**Instructions for the task**
Would you copy every line of the listing below that includes the word "category"?

**Entries shown**

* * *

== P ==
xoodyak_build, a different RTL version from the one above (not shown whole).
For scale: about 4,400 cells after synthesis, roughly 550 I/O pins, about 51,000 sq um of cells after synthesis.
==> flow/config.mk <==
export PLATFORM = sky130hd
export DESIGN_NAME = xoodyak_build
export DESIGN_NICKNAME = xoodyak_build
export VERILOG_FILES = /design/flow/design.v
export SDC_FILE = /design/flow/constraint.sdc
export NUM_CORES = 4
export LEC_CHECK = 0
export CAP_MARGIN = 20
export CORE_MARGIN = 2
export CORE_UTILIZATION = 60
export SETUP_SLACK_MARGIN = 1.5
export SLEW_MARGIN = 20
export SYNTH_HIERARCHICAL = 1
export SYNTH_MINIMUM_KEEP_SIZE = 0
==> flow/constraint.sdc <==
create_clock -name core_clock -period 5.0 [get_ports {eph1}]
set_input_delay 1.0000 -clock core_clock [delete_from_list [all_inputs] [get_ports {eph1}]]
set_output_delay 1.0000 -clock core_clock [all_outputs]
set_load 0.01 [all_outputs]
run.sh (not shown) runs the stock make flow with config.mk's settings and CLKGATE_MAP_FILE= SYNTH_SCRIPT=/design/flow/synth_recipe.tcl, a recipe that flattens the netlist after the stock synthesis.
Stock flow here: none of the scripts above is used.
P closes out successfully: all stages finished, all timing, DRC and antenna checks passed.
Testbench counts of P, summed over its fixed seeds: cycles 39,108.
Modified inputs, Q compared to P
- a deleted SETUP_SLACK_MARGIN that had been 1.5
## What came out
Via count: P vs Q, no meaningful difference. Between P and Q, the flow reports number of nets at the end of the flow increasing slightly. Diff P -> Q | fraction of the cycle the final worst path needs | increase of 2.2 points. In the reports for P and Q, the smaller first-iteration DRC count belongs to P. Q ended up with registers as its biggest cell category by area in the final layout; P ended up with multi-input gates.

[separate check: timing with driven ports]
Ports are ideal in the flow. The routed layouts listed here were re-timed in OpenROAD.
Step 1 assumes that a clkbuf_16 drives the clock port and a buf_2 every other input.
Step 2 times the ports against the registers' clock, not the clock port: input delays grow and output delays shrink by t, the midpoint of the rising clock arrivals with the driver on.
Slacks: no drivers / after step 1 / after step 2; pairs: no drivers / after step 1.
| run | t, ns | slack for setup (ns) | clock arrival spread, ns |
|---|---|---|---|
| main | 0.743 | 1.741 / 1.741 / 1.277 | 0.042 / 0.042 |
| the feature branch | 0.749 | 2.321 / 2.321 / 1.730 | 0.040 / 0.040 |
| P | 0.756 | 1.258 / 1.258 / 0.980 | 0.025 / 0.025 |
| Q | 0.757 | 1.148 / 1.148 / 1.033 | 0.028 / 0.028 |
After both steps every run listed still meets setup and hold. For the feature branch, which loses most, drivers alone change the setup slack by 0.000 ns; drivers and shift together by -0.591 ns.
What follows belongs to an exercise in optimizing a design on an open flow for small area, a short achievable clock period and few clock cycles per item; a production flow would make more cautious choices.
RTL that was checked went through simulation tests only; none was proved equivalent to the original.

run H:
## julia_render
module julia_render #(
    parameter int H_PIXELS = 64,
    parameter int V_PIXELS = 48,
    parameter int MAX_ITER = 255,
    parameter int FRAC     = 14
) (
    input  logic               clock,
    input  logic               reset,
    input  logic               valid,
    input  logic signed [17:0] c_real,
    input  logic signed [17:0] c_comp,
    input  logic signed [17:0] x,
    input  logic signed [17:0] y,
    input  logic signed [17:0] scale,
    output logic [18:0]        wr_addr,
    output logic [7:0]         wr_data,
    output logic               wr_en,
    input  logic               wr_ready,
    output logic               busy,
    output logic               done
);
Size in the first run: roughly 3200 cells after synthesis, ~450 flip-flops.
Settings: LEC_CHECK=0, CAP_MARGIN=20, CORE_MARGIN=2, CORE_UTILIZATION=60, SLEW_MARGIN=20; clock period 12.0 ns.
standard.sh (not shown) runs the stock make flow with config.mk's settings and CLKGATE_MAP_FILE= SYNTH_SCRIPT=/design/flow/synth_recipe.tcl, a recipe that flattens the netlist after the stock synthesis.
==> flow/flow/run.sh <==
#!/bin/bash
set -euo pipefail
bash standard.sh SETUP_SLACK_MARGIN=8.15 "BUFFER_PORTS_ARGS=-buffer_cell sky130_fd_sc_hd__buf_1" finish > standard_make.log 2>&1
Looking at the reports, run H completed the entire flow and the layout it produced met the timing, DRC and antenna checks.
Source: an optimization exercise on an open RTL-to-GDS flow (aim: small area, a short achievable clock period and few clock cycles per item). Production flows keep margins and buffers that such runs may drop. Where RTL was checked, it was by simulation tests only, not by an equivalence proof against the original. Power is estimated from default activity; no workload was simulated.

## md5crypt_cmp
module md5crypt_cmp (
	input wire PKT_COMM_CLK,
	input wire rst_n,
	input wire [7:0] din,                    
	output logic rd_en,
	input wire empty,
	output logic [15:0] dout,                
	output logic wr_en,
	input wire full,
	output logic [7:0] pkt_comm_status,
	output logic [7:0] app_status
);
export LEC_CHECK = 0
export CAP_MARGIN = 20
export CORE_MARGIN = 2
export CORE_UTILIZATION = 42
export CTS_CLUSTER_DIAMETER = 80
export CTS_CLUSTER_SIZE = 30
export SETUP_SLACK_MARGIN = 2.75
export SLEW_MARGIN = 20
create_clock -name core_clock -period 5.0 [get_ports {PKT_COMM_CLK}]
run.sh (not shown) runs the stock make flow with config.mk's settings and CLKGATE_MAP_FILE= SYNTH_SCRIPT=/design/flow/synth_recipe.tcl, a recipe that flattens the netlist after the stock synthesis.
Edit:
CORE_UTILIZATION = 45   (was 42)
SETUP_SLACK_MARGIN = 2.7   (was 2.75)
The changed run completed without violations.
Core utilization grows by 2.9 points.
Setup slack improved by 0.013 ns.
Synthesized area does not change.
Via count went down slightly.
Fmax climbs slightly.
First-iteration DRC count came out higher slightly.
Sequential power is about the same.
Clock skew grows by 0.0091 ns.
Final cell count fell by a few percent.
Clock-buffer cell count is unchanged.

...

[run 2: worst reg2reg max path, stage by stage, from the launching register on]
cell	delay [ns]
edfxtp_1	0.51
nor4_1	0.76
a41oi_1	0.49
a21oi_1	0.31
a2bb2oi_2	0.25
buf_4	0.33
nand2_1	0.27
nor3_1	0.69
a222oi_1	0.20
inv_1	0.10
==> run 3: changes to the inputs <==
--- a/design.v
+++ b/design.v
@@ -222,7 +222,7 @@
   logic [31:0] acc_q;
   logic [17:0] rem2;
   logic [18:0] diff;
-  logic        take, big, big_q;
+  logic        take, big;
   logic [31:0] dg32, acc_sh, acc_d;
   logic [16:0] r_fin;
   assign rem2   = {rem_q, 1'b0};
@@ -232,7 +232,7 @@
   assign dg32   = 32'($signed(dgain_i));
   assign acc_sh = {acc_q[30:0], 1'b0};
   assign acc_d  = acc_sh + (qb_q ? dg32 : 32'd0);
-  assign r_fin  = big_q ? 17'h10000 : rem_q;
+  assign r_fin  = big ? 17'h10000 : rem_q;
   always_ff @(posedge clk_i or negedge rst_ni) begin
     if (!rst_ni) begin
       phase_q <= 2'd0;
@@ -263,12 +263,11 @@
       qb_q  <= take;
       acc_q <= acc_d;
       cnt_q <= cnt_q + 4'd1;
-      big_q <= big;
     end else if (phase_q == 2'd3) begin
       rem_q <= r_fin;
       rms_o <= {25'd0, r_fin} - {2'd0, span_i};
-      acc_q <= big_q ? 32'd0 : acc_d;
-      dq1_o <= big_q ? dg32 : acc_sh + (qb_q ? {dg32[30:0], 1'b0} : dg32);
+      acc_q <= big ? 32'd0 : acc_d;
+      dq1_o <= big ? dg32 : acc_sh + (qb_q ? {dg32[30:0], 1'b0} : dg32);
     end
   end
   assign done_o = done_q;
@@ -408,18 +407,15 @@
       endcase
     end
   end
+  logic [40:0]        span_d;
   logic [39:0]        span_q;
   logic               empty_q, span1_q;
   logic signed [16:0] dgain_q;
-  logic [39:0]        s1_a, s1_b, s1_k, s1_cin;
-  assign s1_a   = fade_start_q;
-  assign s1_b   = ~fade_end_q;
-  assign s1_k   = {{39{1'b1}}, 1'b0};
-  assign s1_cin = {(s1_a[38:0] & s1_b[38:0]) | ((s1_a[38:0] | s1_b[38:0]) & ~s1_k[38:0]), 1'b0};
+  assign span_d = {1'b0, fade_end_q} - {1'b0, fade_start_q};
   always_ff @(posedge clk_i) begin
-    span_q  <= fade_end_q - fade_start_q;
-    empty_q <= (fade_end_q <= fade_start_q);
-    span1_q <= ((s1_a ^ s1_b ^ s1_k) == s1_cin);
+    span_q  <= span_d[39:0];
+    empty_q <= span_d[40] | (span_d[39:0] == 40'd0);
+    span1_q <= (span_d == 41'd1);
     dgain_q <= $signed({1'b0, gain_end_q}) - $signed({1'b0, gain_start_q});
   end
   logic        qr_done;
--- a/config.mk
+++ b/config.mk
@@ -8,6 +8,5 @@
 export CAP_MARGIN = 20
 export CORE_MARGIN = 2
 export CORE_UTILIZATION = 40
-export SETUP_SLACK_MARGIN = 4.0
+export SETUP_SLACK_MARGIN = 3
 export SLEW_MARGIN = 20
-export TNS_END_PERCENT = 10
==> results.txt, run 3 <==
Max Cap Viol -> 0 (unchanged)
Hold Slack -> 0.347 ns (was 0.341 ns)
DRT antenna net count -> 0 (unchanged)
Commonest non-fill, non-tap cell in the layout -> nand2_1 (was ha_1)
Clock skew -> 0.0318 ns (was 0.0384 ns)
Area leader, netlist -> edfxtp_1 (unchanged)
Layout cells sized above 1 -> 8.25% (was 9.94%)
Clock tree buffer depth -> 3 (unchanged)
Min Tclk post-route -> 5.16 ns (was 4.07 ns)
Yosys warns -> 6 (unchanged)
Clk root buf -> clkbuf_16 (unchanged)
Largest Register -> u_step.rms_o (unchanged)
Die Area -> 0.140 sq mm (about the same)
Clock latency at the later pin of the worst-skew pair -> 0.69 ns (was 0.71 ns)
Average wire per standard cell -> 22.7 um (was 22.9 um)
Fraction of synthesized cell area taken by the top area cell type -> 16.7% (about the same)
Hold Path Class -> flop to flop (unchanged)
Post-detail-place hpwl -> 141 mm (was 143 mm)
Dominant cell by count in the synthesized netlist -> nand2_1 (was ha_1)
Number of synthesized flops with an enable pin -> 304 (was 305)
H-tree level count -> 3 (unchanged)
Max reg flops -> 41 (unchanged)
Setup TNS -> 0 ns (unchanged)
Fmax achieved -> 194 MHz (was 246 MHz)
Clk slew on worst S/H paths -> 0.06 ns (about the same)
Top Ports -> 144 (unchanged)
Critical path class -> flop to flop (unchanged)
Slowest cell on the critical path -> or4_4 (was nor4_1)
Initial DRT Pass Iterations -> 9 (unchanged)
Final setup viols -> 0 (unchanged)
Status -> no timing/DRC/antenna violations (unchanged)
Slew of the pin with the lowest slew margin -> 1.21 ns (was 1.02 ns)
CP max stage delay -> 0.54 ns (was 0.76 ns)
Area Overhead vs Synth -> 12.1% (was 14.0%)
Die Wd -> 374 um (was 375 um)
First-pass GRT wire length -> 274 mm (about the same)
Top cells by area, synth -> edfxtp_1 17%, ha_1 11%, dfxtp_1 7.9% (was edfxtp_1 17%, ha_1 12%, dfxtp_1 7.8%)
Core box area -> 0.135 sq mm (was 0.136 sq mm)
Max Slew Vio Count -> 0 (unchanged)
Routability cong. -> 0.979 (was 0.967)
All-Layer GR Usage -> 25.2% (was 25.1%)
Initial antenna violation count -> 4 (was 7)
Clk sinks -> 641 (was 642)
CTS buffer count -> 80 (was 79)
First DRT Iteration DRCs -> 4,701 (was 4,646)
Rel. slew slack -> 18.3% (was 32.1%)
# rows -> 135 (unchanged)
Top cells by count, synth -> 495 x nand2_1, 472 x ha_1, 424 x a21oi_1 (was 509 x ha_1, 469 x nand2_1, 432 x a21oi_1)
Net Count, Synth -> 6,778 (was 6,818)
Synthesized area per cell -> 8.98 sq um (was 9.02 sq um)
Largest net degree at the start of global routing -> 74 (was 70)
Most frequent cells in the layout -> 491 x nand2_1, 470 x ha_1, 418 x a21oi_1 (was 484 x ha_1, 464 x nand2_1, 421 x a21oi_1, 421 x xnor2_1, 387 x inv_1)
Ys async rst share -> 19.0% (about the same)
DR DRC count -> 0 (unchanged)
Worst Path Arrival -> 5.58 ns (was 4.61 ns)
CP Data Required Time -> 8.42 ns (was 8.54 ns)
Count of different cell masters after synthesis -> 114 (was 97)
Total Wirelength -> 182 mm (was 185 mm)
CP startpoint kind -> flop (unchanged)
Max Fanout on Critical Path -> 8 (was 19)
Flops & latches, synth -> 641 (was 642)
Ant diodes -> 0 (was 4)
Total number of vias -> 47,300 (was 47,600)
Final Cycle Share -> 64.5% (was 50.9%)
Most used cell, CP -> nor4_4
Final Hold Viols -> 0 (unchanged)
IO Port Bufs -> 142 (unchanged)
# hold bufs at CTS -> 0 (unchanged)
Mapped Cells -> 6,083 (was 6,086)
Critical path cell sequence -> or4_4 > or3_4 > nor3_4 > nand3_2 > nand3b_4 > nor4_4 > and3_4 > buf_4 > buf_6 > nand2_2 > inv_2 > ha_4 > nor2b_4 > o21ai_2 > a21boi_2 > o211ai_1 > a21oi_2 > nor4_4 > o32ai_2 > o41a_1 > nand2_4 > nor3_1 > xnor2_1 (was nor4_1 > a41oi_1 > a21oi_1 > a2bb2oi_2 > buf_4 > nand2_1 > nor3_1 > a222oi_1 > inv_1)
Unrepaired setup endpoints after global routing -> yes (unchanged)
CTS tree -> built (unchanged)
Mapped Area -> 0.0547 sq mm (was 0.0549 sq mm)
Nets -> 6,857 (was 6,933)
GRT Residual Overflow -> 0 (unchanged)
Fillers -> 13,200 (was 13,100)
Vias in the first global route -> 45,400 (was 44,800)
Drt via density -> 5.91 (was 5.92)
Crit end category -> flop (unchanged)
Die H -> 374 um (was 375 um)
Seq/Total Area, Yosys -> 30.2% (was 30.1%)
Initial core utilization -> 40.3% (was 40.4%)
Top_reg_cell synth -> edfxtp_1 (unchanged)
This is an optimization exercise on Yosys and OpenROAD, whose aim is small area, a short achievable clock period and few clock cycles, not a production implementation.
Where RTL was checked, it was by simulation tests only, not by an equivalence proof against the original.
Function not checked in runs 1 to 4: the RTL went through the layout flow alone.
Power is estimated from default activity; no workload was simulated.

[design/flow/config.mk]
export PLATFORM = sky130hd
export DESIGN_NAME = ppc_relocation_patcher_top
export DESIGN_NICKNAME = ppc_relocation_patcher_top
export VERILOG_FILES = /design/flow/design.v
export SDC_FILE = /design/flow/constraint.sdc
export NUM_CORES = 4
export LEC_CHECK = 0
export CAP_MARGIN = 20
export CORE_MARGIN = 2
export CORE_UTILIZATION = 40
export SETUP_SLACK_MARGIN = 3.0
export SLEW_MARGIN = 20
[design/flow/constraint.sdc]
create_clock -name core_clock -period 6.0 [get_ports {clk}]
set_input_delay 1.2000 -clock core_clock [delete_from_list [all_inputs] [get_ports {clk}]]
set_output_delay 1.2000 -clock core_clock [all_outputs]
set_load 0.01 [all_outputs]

**Solution to this problem**
Via count: P vs Q, no meaningful difference. Between P and Q, the flow reports number of nets at the end of the flow increasing slightly. Diff P -> Q | fraction of the cycle the final worst path needs | increase of 2.2 points. In the reports for P and Q, the smaller first-iteration DRC count belongs to P. Q ended up with registers as its biggest cell category by area in the final layout; P ended up with multi-input gates.
Crit end category -> flop (unchanged)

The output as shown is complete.